Other students were perplexed when a masked man with a very conspicuous bald spot ran into their classroom, grabbed the professor, Pete Anderson, and bolted out. Some students in the class, Nutritional Sciences 132, thought it would be beneficial to not "worry about eating healthy anymore."
"I can eat at Chipotle and Five Guys in the same day and not hear about how young I am going to die, so that's pretty cool," said one student, who requested to remain anonymous.
Walker spokesperson Cullen Werwie said the embattled governor decided to take a more direct approach when further lapses were required to balance the state's budget.

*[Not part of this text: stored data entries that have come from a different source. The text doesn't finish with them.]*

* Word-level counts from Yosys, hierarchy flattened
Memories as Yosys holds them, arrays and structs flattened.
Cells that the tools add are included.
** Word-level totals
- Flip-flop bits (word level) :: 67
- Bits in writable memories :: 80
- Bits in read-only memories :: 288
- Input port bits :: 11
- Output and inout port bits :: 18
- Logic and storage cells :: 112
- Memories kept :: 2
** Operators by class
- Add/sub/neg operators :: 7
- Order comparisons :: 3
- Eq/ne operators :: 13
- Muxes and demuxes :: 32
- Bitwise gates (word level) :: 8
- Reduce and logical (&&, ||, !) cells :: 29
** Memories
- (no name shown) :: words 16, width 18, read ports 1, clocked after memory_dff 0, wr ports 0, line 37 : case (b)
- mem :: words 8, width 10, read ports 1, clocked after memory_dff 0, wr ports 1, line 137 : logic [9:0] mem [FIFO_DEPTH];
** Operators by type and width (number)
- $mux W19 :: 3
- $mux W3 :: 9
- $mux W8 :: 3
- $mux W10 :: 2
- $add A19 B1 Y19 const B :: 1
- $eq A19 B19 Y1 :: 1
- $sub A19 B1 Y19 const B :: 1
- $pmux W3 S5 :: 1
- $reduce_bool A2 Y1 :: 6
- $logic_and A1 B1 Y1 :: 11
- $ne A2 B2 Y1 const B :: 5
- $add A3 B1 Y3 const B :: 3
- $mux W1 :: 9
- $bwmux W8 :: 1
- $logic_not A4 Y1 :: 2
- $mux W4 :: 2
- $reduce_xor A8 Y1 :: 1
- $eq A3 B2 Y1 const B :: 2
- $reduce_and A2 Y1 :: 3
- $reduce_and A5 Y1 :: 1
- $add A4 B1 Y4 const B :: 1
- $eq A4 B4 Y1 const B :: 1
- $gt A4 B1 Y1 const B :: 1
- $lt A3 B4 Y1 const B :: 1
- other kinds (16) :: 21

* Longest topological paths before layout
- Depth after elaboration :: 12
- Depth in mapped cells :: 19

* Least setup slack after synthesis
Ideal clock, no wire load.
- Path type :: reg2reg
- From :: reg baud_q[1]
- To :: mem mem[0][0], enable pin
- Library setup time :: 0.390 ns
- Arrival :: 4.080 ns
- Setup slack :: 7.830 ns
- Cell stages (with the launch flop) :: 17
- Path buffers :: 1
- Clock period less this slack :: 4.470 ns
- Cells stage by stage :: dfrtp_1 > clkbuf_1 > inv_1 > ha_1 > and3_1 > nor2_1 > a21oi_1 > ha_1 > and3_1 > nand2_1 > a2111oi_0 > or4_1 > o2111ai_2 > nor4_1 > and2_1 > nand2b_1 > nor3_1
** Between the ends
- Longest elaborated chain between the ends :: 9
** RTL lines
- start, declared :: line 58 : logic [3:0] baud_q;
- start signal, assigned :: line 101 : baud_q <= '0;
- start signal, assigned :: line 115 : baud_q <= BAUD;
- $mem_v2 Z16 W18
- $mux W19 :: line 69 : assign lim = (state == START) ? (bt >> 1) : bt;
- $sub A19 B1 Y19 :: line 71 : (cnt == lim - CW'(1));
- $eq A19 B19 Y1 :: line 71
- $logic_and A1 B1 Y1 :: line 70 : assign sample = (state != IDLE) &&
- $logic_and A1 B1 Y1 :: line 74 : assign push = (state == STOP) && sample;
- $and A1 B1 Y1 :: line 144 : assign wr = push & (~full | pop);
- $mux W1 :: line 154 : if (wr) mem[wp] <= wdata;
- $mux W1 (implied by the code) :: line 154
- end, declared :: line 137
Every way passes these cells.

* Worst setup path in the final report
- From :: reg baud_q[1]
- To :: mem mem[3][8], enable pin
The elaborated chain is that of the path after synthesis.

"When he tried to just push people out in his passive aggressive style last year, only Biddy and Jeremy Suri left," Werwie said. "That just wasn't enough."
One student said she saw a large dismembered ear poking out of the bag, which Werwie admitted belonged to Chancellor David Ward.
"How could he not take one of those? They are huge," Werwie said. "Walker understands he shouldn't just take from the students anymore, but that cuts must affect the administration as well."
Ward's response to multiple phone calls was limited to a loud "What?" being yelled repeatedly.
Werwie estimated that between the professors' salaries, the Lincoln statue and Ward's ear, the state would save almost $46 million, allowing other UW campuses to remain intact.
"It's just a great day for the taxpayers, and the governor cannot wait to see how strongly the public responds with support in the recall election," Werwie said.